Azure Resource Manager
assumig you want to create a copy of a VM with the same settings. You could create a VM image, upload it to Azure, and reference it as the basis for your new VM,Azure provides you with the option to create a template from which to create an exact copy of a VM.
You can do this, after create the VM –> Setting –> export template.
Azure PowerShell
Azure PowerShell is ideal for one-off interactive tasks and/or the automation of repeated tasks, note that PowerShell is a cross-platform shell that provides services like the shell window and command parsing.
New-AzVm -ResourceGroupName "TestResourceGroup" -Name "test-wp1-eus-vm" -Location "East US" -VirtualNetworkName "test-wp1-eus-network" -SubnetName "default" -SecurityGroupName "test-wp1-eus-nsg" -PublicIpAddressName "test-wp1-eus-pubip" -OpenPorts 80,3389
Azure CLI
The Azure CLI is Microsoft’s cross-platform command-line tool for managing Azure resources such as virtual machines and disks from the command line. It’s available for macOS, Linux, and Windows, this is also found in Different cloud vendor for example For Amazon it’s called aws cli, for Oracle it’s Called OCI-CLI and Google it’s called GCP-CLI.
az vm create --resource-group TestResourceGroup --name test-wp1-eus-vm --image win2016datacenter --admin-username osama --admin-password anything
Programmatic (APIs)
This is no my expertise so i will no go deep dive with it, But we were talking about Azure CLI and powershell, you can install something called Azure REST API and start using differen programing language to deal with Azure, i did this with python for AWS using Boto3 module, i post about it before here.
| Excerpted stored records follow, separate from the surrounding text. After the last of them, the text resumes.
===== config.mk =====
export PLATFORM = sky130hd
export DESIGN_NAME = wtc_top
export DESIGN_NICKNAME = d
export VERILOG_FILES = /design/src/design/wtc_pkg.sv /design/src/design/wtc_top.sv /design/src/design/wtc_prescale.sv
export SDC_FILE = /design/constraint.sdc
export NUM_CORES = 1
export LEC_CHECK = 0
export BUFFER_PORTS_ARGS = -buffer_cell sky130_fd_sc_hd__buf_2
export CORE_ASPECT_RATIO = 1.5
export CORE_UTILIZATION = 50
export CTS_BUF_LIST = sky130_fd_sc_hd__clkbuf_8 sky130_fd_sc_hd__clkbuf_16
export DETAILED_ROUTE_END_ITERATION = 10
export PLACE_DENSITY_LB_ADDON = 0.3
export SLEW_MARGIN = 10
export SYNTH_ARGS = -nofsm -noshare
export SYNTH_HDL_FRONTEND = slang
export SYNTH_SLANG_ARGS = --single-unit

===== constraint.sdc =====
create_clock -name mclk -period 2.65 [get_ports mclk]
set_input_delay 0.3975 -clock mclk [delete_from_list [all_inputs] [get_ports mclk]]
set_output_delay 0.3975 -clock mclk [all_outputs]
set_load 0.01 [all_outputs]

===== src/design/wtc_pkg.sv =====
`default_nettype none
// ==========================================================
// shared constants and types of the watch block
// ==========================================================
package wtc_pkg;
    // crystal rate and wanted tick rate, in hertz
    localparam int XTAL_HZ = 32768;
    localparam int TICK_HZ = 1;
    // crystal edges per one-second tick
    localparam int PRESCALE_DIV = XTAL_HZ / TICK_HZ;
    localparam int PRESCALE_W = 16;

    // ==========================================================
    // register byte offsets on the wishbone slave
    // ==========================================================
    localparam int ADR_W = 8;
    localparam logic [7:0] ADR_TIME = 8'h00;   // running time, write loads it
    localparam logic [7:0] ADR_ALARM1 = 8'h04; // time-of-day alarm
    localparam logic [7:0] ADR_ALARM2 = 8'h08; // day plus time alarm
    localparam logic [7:0] ADR_SWATCH = 8'h0c; // stopwatch load and count
    localparam logic [7:0] ADR_IEN = 8'h10;    // interrupt enables
    localparam logic [7:0] ADR_ISTAT = 8'h14;  // sticky flags, write one clears

    // ==========================================================
    // counter limits
    // ==========================================================
    localparam logic [5:0] SEC_MAX = 6'h3b;
    localparam logic [5:0] MIN_MAX = 6'h3b;
    localparam logic [4:0] HOUR_MAX = 5'h17;
    localparam int SW_W = 16;

    // ==========================================================
    // interrupt bit positions in enable and status registers
    // ==========================================================
    localparam int IRQ_SEC = 0;
    localparam int IRQ_MIN = 1;
    localparam int IRQ_HOUR = 2;
    localparam int IRQ_DAY = 3;
    localparam int IRQ_ALM1 = 4;
    localparam int IRQ_ALM2 = 5;
    localparam int IRQ_SWATCH = 6;
    localparam int IRQ_W = 7;

    // reset values
    localparam logic [31:0] TIME_RST = 32'h0000_0000;
    localparam logic [IRQ_W-1:0] IEN_RST = 7'h00;
    localparam logic [SW_W-1:0] SW_RST = 16'h0000;

    // time of day and day number, one bus word exactly
    typedef struct packed {
        logic [14:0] day;
        logic [4:0] hour;
        logic [5:0] min;
        logic [5:0] sec;
    } wtc_time_type;

    // stopwatch control state
    typedef enum logic {
        SW_IDLE = 1'b0,
        SW_RUN = 1'b1
    } wtc_sw_state_type;

    // byte-lane merge of a bus write into an old word
    function automatic logic [31:0] wtc_merge(input logic [31:0] old_v,
                                              input logic [31:0] new_v,
                                              input logic [3:0] sel);
        logic [31:0] res;
        res = old_v;
        for (int i = 0; i < 4; i++) begin
            if (sel[i]) begin
                res[i*8 +: 8] = new_v[i*8 +: 8];
            end
        end
        return res;
    endfunction
endpackage
`default_nettype wire


===== src/design/wtc_top.sv =====
`default_nettype none
module wtc_top #(
    parameter int PRESCALE_DIV = wtc_pkg::PRESCALE_DIV
) (
    input wire logic mclk,
    input wire logic reset,
    input wire logic rtc_clkin,
    input wire logic wb_cyc_i,
    input wire logic wb_stb_i,
    input wire logic wb_we_i,
    input wire logic [wtc_pkg::ADR_W-1:0] wb_adr_i,
    input wire logic [3:0] wb_sel_i,
    input wire logic [31:0] wb_dat_i,
    output logic [31:0] wb_dat_o,
    output logic wb_ack_o,
    output logic irq
);
    import wtc_pkg::*;

    // ==========================================================
    // declarations
    // ==========================================================
    logic tick;                                  // one-second pulse
    wtc_time_type time_r, time_nxt, tick_time;   // running time, ticked value
    wtc_time_type alm1_r, alm1_nxt;              // time-of-day alarm
    wtc_time_type alm2_r, alm2_nxt;              // day and time alarm
    logic [SW_W-1:0] sw_r, sw_nxt;               // stopwatch count
    wtc_sw_state_type sw_st_r, sw_st_nxt;        // stopwatch state
    logic [IRQ_W-1:0] ien_r, ien_nxt;            // interrupt enables
    logic [IRQ_W-1:0] stat_r, stat_nxt;          // sticky flags
    logic [IRQ_W-1:0] ev;                        // events of this cycle
    logic sw_ev;                                 // stopwatch underflow event
    logic ack_r, ack_nxt;                        // bus acknowledge
    logic [31:0] rdat_r, rdat_nxt;               // registered read data
    logic req, wr;                               // new bus access, write of it

    // ==========================================================
    // crystal prescaler
    // ==========================================================
    wtc_prescale #(
        .DIV(PRESCALE_DIV)
    ) u_prescale (
        .mclk(mclk),
        .reset(reset),
        .xtal_in(rtc_clkin),
        .tick(tick)
    );

    // ==========================================================
    // bus decode
    // ==========================================================
    // ack_r gates req so one access is taken once, then ack drops
    assign req = wb_cyc_i & wb_stb_i & ~ack_r;
    assign wr = req & wb_we_i;

    // write strobe of one register offset, shared by every register below
    function automatic logic wr_hit(input logic w, input logic [7:0] a,
                                    input logic [7:0] reg_adr);
        return w && (a == reg_adr);
    endfunction

    // ==========================================================
    // timekeeping next values
    // ==========================================================
    // carries ripple within one tick; a software load beats the tick
    always_comb begin
        tick_time = time_r;
        ev[IRQ_SEC] = 1'b0;
        ev[IRQ_MIN] = 1'b0;
        ev[IRQ_HOUR] = 1'b0;
        ev[IRQ_DAY] = 1'b0;
        if (tick) begin
            ev[IRQ_SEC] = 1'b1;
            if (time_r.sec == SEC_MAX) begin
                tick_time.sec = '0;
                ev[IRQ_MIN] = 1'b1;
                if (time_r.min == MIN_MAX) begin
                    tick_time.min = '0;
                    ev[IRQ_HOUR] = 1'b1;
                    if (time_r.hour == HOUR_MAX) begin
                        tick_time.hour = '0;
                        ev[IRQ_DAY] = 1'b1;
                        tick_time.day = time_r.day + 1'b1;   // 15 bits wrap
                    end else begin
                        tick_time.hour = time_r.hour + 1'b1;
                    end
                end else begin
                    tick_time.min = time_r.min + 1'b1;
                end
            end else begin
                tick_time.sec = time_r.sec + 1'b1;
            end
        end
        // alarms fire only when a tick lands on the match, not on loads
        // limitation: a load that lands with a tick still lets the ticked time match
        ev[IRQ_ALM1] = tick && ({tick_time.hour, tick_time.min, tick_time.sec} ==
                                {alm1_r.hour, alm1_r.min, alm1_r.sec});
        ev[IRQ_ALM2] = tick && (tick_time == alm2_r);
        // the stopwatch process owns its event, so ev keeps a single driver
        ev[IRQ_SWATCH] = sw_ev;
        time_nxt = tick_time;
        if (wr_hit(wr, wb_adr_i, ADR_TIME)) begin
            time_nxt = wtc_merge(time_r, wb_dat_i, wb_sel_i);
        end
    end

    // ==========================================================
    // stopwatch next values
    // ==========================================================
    // a load restarts the count; after underflow the count rests at zero
    always_comb begin
        sw_nxt = sw_r;
        sw_st_nxt = sw_st_r;
        sw_ev = 1'b0;
        case (sw_st_r)
            SW_IDLE: begin
                sw_st_nxt = SW_IDLE;
            end
            SW_RUN: begin
                if (tick) begin
                    if (sw_r == '0) begin
                        sw_ev = 1'b1;
                        sw_st_nxt = SW_IDLE;
                    end else begin
                        sw_nxt = sw_r - 1'b1;
                    end
                end
            end
            default: begin
                sw_st_nxt = SW_IDLE;
            end
        endcase
        if (wr_hit(wr, wb_adr_i, ADR_SWATCH)) begin
            sw_nxt = SW_W'(wtc_merge(32'(sw_r), wb_dat_i, wb_sel_i));
            sw_st_nxt = SW_RUN;
        end
    end

    // ==========================================================
    // control registers, flags and bus answer
    // ==========================================================
    // set wins over a write-one clear landing in the same cycle
    always_comb begin
        alm1_nxt = alm1_r;
        alm2_nxt = alm2_r;
        ien_nxt = ien_r;
        stat_nxt = stat_r;
        if (wr_hit(wr, wb_adr_i, ADR_ALARM1)) begin
            alm1_nxt = wtc_merge(alm1_r, wb_dat_i, wb_sel_i);
        end
        if (wr_hit(wr, wb_adr_i, ADR_ALARM2)) begin
            alm2_nxt = wtc_merge(alm2_r, wb_dat_i, wb_sel_i);
        end
        if (wr_hit(wr, wb_adr_i, ADR_IEN) && wb_sel_i[0]) begin
            ien_nxt = wb_dat_i[IRQ_W-1:0];
        end
        if (wr_hit(wr, wb_adr_i, ADR_ISTAT) && wb_sel_i[0]) begin
            stat_nxt = stat_r & ~wb_dat_i[IRQ_W-1:0];
        end
        stat_nxt = stat_nxt | ev;
        // registered ack: one wait state, dropped in the cycle after it stood
        ack_nxt = req;
        // read data is captured at the taking edge, so it stands with ack
        rdat_nxt = rdat_r;
        if (req) begin
            case (wb_adr_i)
                ADR_TIME: rdat_nxt = time_r;
                ADR_ALARM1: rdat_nxt = alm1_r;
                ADR_ALARM2: rdat_nxt = alm2_r;
                ADR_SWATCH: rdat_nxt = 32'(sw_r);
                ADR_IEN: rdat_nxt = 32'(ien_r);
                ADR_ISTAT: rdat_nxt = 32'(stat_r);
                default: rdat_nxt = 32'h0000_0000;           // unmapped reads zero
            endcase
        end
    end

    // registers
    // one synchronous reset clears every register of the block together
    always_ff @(posedge mclk) begin
        if (reset) begin
            time_r <= TIME_RST;
            alm1_r <= TIME_RST;
            alm2_r <= TIME_RST;
            sw_r <= SW_RST;
            sw_st_r <= SW_IDLE;
            ien_r <= IEN_RST;
            stat_r <= IEN_RST;
            ack_r <= 1'b0;
            rdat_r <= 32'h0000_0000;
        end else begin
            time_r <= time_nxt;
            alm1_r <= alm1_nxt;
            alm2_r <= alm2_nxt;
            sw_r <= sw_nxt;
            sw_st_r <= sw_st_nxt;
            ien_r <= ien_nxt;
            stat_r <= stat_nxt;
            ack_r <= ack_nxt;
            rdat_r <= rdat_nxt;
        end
    end

    // ==========================================================
    // outputs
    // ==========================================================
    // flags record events even when masked; the mask only gates irq
    assign irq = |(stat_r & ien_r);
    assign wb_ack_o = ack_r;
    // data output comes straight from flip-flops, never from the decode
    assign wb_dat_o = rdat_r;
endmodule
`default_nettype wire


===== src/design/wtc_prescale.sv =====
`default_nettype none
// ==========================================================
// crystal synchroniser and divider to a one-second pulse
// ==========================================================
module wtc_prescale #(
    parameter int DIV = wtc_pkg::PRESCALE_DIV
) (
    input wire logic mclk,
    input wire logic reset,
    input wire logic xtal_in,
    output logic tick
);
    import wtc_pkg::*;

    logic sync1_r, sync2_r, prev_r;          // two-flop synchroniser, edge memory
    logic [PRESCALE_W-1:0] cnt_r, cnt_nxt;   // crystal edge counter
    logic tick_r, tick_nxt;                  // registered tick
    logic rise;                              // rising crystal edge

    // ==========================================================
    // next values
    // ==========================================================
    // the edge is taken from the second flop only, never the first
    always_comb begin
        rise = sync2_r & ~prev_r;
        cnt_nxt = cnt_r;
        tick_nxt = 1'b0;
        if (rise) begin
            if (cnt_r == PRESCALE_W'(DIV - 1)) begin
                cnt_nxt = '0;
                tick_nxt = 1'b1;
            end else begin
                cnt_nxt = cnt_r + 1'b1;
            end
        end
    end

    // registers
    always_ff @(posedge mclk) begin
        if (reset) begin
            sync1_r <= 1'b0;
            sync2_r <= 1'b0;
            prev_r <= 1'b0;
            cnt_r <= '0;
            tick_r <= 1'b0;
        end else begin
            sync1_r <= xtal_in;
            sync2_r <= sync1_r;
            prev_r <= sync2_r;
            cnt_r <= cnt_nxt;
            tick_r <= tick_nxt;
        end
    end

    assign tick = tick_r;
endmodule
`default_nettype wire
The same can be done for Azure or any Cloud vendor.
Azure VM Extensions
Azure VM extensions are small applications that allow you to configure and automate tasks on Azure VMs after initial deployment. Azure VM extensions can be run with the Azure CLI, PowerShell, Azure Resource Manager templates, and the Azure portal.